De carne y hueso (Anatomía de una virgen 2)


María fue sobre todo fue un cuerpo.  La entrada de María entre nosotros no se dio sutilmente, como la idea compleja de un debate teológico (que en su momento lo fue),  sino que cayó sobre América con la fuerza de una robusta bala de carne disparada por algún cañón divino.

Museo Virreinal de México. Tepozotlán. Foto: Sol.A.G.E
 


Hay que ver representaciones como las inmaculadas de los pintores novohispano Alonso López de Herrera, de  Basilio de Salazar, de José de Ibarra, o las del neogranadino Gregorio Vásquez, o las vírgenes quiteñas, para entenderlo o para recordarlo.

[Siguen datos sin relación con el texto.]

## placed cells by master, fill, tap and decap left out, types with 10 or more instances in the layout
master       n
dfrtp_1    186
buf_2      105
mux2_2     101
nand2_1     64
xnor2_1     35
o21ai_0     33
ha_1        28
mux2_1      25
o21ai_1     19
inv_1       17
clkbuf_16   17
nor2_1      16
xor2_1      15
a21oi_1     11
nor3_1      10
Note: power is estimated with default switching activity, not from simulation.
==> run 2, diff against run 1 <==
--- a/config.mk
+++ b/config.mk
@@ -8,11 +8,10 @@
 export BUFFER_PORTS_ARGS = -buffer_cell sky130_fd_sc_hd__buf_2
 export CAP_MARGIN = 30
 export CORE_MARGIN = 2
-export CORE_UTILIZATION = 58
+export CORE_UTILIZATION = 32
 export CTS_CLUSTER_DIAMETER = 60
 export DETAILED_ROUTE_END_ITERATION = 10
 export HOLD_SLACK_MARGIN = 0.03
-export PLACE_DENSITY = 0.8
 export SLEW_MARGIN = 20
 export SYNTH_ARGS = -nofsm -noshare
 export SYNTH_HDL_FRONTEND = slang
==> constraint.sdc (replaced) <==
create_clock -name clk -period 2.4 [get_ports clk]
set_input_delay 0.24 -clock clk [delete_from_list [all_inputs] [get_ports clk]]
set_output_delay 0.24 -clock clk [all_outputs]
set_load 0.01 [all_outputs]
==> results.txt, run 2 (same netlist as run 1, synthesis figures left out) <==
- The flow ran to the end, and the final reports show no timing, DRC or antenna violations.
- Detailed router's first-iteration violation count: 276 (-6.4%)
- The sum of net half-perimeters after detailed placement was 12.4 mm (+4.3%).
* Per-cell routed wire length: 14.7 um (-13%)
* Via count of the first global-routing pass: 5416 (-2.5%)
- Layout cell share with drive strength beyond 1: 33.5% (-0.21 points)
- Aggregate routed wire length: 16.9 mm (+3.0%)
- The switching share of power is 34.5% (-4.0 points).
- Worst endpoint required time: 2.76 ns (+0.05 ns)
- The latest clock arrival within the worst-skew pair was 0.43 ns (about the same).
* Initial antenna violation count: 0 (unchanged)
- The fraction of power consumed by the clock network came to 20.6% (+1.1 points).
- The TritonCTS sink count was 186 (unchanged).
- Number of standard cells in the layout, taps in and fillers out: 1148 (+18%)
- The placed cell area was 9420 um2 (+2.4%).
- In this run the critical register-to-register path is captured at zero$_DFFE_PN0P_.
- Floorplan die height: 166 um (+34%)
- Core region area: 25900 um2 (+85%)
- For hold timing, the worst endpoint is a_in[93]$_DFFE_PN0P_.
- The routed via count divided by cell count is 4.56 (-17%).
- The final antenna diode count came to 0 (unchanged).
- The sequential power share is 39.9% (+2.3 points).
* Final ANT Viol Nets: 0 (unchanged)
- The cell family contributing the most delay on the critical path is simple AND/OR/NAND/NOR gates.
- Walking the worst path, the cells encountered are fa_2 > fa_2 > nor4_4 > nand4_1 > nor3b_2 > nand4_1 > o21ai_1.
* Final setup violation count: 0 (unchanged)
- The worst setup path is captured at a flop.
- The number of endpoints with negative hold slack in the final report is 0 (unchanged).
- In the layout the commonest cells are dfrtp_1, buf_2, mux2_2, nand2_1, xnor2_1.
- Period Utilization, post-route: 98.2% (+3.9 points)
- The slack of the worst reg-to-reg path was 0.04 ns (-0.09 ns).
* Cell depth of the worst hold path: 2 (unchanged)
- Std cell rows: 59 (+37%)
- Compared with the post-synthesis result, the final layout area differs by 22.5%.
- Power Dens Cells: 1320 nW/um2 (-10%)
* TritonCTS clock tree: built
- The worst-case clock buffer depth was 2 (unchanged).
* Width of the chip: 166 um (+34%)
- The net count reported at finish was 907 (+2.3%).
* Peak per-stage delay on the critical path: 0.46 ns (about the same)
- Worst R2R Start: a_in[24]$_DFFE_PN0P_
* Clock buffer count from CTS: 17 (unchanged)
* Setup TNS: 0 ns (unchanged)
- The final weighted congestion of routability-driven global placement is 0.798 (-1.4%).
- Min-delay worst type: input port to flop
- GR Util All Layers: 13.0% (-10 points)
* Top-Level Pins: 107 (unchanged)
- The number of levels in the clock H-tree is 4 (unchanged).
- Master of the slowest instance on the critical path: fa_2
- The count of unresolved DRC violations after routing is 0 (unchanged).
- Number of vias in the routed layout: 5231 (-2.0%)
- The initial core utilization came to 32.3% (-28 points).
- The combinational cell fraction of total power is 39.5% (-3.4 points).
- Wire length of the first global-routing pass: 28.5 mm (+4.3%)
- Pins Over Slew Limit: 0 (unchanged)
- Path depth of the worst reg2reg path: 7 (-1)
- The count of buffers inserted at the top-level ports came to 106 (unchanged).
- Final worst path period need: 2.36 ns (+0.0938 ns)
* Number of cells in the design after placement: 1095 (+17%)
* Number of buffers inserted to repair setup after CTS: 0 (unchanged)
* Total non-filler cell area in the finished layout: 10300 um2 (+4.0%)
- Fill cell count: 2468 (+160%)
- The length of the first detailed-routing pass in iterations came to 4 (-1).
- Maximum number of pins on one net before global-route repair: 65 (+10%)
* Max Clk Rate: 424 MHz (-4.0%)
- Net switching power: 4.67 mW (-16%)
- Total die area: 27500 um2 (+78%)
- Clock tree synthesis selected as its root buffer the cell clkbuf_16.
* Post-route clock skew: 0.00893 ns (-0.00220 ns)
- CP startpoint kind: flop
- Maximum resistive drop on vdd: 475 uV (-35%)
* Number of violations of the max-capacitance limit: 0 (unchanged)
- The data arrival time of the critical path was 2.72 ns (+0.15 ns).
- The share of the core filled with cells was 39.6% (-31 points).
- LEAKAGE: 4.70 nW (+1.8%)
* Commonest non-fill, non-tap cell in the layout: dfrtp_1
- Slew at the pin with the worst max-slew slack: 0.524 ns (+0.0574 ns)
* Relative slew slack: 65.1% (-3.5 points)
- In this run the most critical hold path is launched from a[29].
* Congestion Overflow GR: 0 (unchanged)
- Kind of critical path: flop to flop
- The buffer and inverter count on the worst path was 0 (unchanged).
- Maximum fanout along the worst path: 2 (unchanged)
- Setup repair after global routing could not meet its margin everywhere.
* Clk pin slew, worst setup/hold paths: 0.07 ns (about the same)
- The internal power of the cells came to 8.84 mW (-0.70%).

Mujer Apocalíptica quiteña. S XVIII. Colección Arquidiócesis de Medellín (Colombia).
María baja de los cielos impulsada por huracanes místicos que revuelven su pelo y sus mantos, y cae con toda la fuerza de su corporalidad de las alturas cósmicas y eternas a la tierra física y a la historia humana. Su figura se apropia de todo el lienzo, sin importarle contravenir las leyes de la perspectiva. Es más grande que todo, no siguiendo las convención ópticas de la representación, sino  porque es más importante que todo. Y porque en su cuerpo se condensa todo.  Ante su solidez,  el mundo se vuelve apenas una pelota de fútbol a sus pies. También el mal, las serpientes, los dragones, los bichos se empequeñecen, mientras la oscuridad de la luna pagana retrocede.  María, vestida de sol, es la reina del barroco, se roba los imaginarios, hipnotiza a los fieles y construye una pinacoteca absolutamente femenina. 
Aunque nos insisten los teólogos que sólo es la madre de Dios, a nadie le cabe la duda de que su presencia es de Diosa. Ella le da la talla, cuerpo a cuerpo,  a Isis, a Venus, a Coatlicue, a Bachué.  Más carnal que cualquiera de ellas, sin embargo la suya  se trata de una carne domada.

Coatlicue.

Virgen de Belén. S XVIII. Museo Franz Mayer.